**Work task**
Write each of the records out again exactly.

**Stored data**
====

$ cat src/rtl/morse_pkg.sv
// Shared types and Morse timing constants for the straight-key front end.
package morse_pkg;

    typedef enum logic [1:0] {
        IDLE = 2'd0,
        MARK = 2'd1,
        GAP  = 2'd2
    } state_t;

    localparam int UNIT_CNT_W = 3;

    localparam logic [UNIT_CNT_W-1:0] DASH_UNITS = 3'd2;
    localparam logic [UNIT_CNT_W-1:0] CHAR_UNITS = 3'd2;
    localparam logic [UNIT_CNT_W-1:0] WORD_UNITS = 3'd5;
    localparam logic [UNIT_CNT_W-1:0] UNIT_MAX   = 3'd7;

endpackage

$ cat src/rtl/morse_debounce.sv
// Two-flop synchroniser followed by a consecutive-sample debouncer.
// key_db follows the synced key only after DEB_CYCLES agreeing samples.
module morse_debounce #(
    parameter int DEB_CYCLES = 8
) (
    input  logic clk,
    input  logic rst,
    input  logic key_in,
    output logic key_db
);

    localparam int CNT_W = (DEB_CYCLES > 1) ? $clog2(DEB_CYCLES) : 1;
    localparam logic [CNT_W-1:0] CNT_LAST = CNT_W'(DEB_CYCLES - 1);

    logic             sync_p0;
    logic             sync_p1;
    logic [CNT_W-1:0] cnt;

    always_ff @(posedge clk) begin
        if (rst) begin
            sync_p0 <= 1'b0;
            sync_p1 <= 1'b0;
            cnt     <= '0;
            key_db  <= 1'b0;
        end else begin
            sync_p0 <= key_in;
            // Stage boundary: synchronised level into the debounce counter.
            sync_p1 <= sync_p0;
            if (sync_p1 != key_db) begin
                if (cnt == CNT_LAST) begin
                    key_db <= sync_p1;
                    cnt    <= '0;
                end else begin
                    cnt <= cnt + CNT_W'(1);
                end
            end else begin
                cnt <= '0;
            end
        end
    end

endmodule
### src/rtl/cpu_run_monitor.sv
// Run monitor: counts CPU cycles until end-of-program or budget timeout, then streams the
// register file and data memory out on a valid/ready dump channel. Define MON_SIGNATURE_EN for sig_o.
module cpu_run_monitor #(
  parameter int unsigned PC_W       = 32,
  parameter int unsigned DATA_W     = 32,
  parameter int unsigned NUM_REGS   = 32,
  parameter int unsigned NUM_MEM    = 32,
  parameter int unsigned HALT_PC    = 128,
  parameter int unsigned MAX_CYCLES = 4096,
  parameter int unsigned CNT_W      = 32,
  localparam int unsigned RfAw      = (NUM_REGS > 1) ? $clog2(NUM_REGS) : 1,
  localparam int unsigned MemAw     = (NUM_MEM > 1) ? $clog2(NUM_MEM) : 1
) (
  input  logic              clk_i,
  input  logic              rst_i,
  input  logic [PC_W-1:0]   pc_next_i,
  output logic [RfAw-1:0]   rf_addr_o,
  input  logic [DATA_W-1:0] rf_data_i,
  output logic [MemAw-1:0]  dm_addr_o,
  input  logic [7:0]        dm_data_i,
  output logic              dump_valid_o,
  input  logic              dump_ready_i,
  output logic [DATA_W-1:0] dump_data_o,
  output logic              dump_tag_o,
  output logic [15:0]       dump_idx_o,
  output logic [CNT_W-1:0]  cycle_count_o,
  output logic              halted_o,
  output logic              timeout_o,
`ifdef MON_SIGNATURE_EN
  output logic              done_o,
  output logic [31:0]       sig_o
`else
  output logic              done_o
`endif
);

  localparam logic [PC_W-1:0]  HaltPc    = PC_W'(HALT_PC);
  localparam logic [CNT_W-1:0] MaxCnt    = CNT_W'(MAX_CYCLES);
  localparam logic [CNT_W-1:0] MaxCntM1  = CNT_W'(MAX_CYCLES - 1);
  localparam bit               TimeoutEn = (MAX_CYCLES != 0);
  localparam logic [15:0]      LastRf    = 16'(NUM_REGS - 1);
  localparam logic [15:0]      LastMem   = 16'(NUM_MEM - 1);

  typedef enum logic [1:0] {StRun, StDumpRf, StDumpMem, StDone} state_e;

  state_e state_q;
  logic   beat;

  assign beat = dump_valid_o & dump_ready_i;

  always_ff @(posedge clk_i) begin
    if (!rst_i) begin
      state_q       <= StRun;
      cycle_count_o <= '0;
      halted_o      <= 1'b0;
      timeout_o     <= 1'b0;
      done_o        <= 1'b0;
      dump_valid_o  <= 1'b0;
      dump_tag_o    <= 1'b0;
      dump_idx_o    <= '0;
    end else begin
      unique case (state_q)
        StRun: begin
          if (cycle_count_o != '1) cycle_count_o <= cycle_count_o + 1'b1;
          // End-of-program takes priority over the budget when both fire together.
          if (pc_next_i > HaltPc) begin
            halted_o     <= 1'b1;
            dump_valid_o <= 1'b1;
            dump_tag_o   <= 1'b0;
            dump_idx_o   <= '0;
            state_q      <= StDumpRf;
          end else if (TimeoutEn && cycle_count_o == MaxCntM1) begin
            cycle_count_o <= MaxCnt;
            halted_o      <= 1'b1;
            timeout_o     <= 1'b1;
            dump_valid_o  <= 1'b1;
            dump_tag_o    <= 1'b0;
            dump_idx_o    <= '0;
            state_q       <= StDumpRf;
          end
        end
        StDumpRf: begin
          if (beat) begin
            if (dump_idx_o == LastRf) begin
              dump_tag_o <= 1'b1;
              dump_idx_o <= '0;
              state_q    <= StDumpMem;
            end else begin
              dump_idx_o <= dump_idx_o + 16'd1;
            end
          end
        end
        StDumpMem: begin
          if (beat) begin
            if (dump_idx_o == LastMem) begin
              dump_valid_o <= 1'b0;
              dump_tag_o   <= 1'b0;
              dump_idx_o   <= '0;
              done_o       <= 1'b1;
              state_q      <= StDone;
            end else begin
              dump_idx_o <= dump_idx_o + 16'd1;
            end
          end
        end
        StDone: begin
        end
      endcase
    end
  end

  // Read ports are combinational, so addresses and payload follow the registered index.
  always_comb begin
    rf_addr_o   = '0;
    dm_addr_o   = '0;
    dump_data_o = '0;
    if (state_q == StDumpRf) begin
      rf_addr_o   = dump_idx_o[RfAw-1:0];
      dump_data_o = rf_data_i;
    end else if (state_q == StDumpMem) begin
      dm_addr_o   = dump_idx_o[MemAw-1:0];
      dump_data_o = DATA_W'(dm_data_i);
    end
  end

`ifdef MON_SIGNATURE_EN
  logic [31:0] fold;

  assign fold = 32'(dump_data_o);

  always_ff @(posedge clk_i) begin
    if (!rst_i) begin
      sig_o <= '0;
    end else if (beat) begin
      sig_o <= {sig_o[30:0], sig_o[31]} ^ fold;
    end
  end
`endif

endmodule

====

**Exercise result**
$ cat src/rtl/morse_pkg.sv
// Shared types and Morse timing constants for the straight-key front end.
package morse_pkg;

    typedef enum logic [1:0] {
        IDLE = 2'd0,
        MARK = 2'd1,
        GAP  = 2'd2
    } state_t;

    localparam int UNIT_CNT_W = 3;

    localparam logic [UNIT_CNT_W-1:0] DASH_UNITS = 3'd2;
    localparam logic [UNIT_CNT_W-1:0] CHAR_UNITS = 3'd2;
    localparam logic [UNIT_CNT_W-1:0] WORD_UNITS = 3'd5;
    localparam logic [UNIT_CNT_W-1:0] UNIT_MAX   = 3'd7;

endpackage

$ cat src/rtl/morse_debounce.sv
// Two-flop synchroniser followed by a consecutive-sample debouncer.
// key_db follows the synced key only after DEB_CYCLES agreeing samples.
module morse_debounce #(
    parameter int DEB_CYCLES = 8
) (
    input  logic clk,
    input  logic rst,
    input  logic key_in,
    output logic key_db
);

    localparam int CNT_W = (DEB_CYCLES > 1) ? $clog2(DEB_CYCLES) : 1;
    localparam logic [CNT_W-1:0] CNT_LAST = CNT_W'(DEB_CYCLES - 1);

    logic             sync_p0;
    logic             sync_p1;
    logic [CNT_W-1:0] cnt;

    always_ff @(posedge clk) begin
        if (rst) begin
            sync_p0 <= 1'b0;
            sync_p1 <= 1'b0;
            cnt     <= '0;
            key_db  <= 1'b0;
        end else begin
            sync_p0 <= key_in;
            // Stage boundary: synchronised level into the debounce counter.
            sync_p1 <= sync_p0;
            if (sync_p1 != key_db) begin
                if (cnt == CNT_LAST) begin
                    key_db <= sync_p1;
                    cnt    <= '0;
                end else begin
                    cnt <= cnt + CNT_W'(1);
                end
            end else begin
                cnt <= '0;
            end
        end
    end

endmodule
### src/rtl/cpu_run_monitor.sv
// Run monitor: counts CPU cycles until end-of-program or budget timeout, then streams the
// register file and data memory out on a valid/ready dump channel. Define MON_SIGNATURE_EN for sig_o.
module cpu_run_monitor #(
  parameter int unsigned PC_W       = 32,
  parameter int unsigned DATA_W     = 32,
  parameter int unsigned NUM_REGS   = 32,
  parameter int unsigned NUM_MEM    = 32,
  parameter int unsigned HALT_PC    = 128,
  parameter int unsigned MAX_CYCLES = 4096,
  parameter int unsigned CNT_W      = 32,
  localparam int unsigned RfAw      = (NUM_REGS > 1) ? $clog2(NUM_REGS) : 1,
  localparam int unsigned MemAw     = (NUM_MEM > 1) ? $clog2(NUM_MEM) : 1
) (
  input  logic              clk_i,
  input  logic              rst_i,
  input  logic [PC_W-1:0]   pc_next_i,
  output logic [RfAw-1:0]   rf_addr_o,
  input  logic [DATA_W-1:0] rf_data_i,
  output logic [MemAw-1:0]  dm_addr_o,
  input  logic [7:0]        dm_data_i,
  output logic              dump_valid_o,
  input  logic              dump_ready_i,
  output logic [DATA_W-1:0] dump_data_o,
  output logic              dump_tag_o,
  output logic [15:0]       dump_idx_o,
  output logic [CNT_W-1:0]  cycle_count_o,
  output logic              halted_o,
  output logic              timeout_o,
`ifdef MON_SIGNATURE_EN
  output logic              done_o,
  output logic [31:0]       sig_o
`else
  output logic              done_o
`endif
);

  localparam logic [PC_W-1:0]  HaltPc    = PC_W'(HALT_PC);
  localparam logic [CNT_W-1:0] MaxCnt    = CNT_W'(MAX_CYCLES);
  localparam logic [CNT_W-1:0] MaxCntM1  = CNT_W'(MAX_CYCLES - 1);
  localparam bit               TimeoutEn = (MAX_CYCLES != 0);
  localparam logic [15:0]      LastRf    = 16'(NUM_REGS - 1);
  localparam logic [15:0]      LastMem   = 16'(NUM_MEM - 1);

  typedef enum logic [1:0] {StRun, StDumpRf, StDumpMem, StDone} state_e;

  state_e state_q;
  logic   beat;

  assign beat = dump_valid_o & dump_ready_i;

  always_ff @(posedge clk_i) begin
    if (!rst_i) begin
      state_q       <= StRun;
      cycle_count_o <= '0;
      halted_o      <= 1'b0;
      timeout_o     <= 1'b0;
      done_o        <= 1'b0;
      dump_valid_o  <= 1'b0;
      dump_tag_o    <= 1'b0;
      dump_idx_o    <= '0;
    end else begin
      unique case (state_q)
        StRun: begin
          if (cycle_count_o != '1) cycle_count_o <= cycle_count_o + 1'b1;
          // End-of-program takes priority over the budget when both fire together.
          if (pc_next_i > HaltPc) begin
            halted_o     <= 1'b1;
            dump_valid_o <= 1'b1;
            dump_tag_o   <= 1'b0;
            dump_idx_o   <= '0;
            state_q      <= StDumpRf;
          end else if (TimeoutEn && cycle_count_o == MaxCntM1) begin
            cycle_count_o <= MaxCnt;
            halted_o      <= 1'b1;
            timeout_o     <= 1'b1;
            dump_valid_o  <= 1'b1;
            dump_tag_o    <= 1'b0;
            dump_idx_o    <= '0;
            state_q       <= StDumpRf;
          end
        end
        StDumpRf: begin
          if (beat) begin
            if (dump_idx_o == LastRf) begin
              dump_tag_o <= 1'b1;
              dump_idx_o <= '0;
              state_q    <= StDumpMem;
            end else begin
              dump_idx_o <= dump_idx_o + 16'd1;
            end
          end
        end
        StDumpMem: begin
          if (beat) begin
            if (dump_idx_o == LastMem) begin
              dump_valid_o <= 1'b0;
              dump_tag_o   <= 1'b0;
              dump_idx_o   <= '0;
              done_o       <= 1'b1;
              state_q      <= StDone;
            end else begin
              dump_idx_o <= dump_idx_o + 16'd1;
            end
          end
        end
        StDone: begin
        end
      endcase
    end
  end

  // Read ports are combinational, so addresses and payload follow the registered index.
  always_comb begin
    rf_addr_o   = '0;
    dm_addr_o   = '0;
    dump_data_o = '0;
    if (state_q == StDumpRf) begin
      rf_addr_o   = dump_idx_o[RfAw-1:0];
      dump_data_o = rf_data_i;
    end else if (state_q == StDumpMem) begin
      dm_addr_o   = dump_idx_o[MemAw-1:0];
      dump_data_o = DATA_W'(dm_data_i);
    end
  end

`ifdef MON_SIGNATURE_EN
  logic [31:0] fold;

  assign fold = 32'(dump_data_o);

  always_ff @(posedge clk_i) begin
    if (!rst_i) begin
      sig_o <= '0;
    end else if (beat) begin
      sig_o <= {sig_o[30:0], sig_o[31]} ^ fold;
    end
  end
`endif

endmodule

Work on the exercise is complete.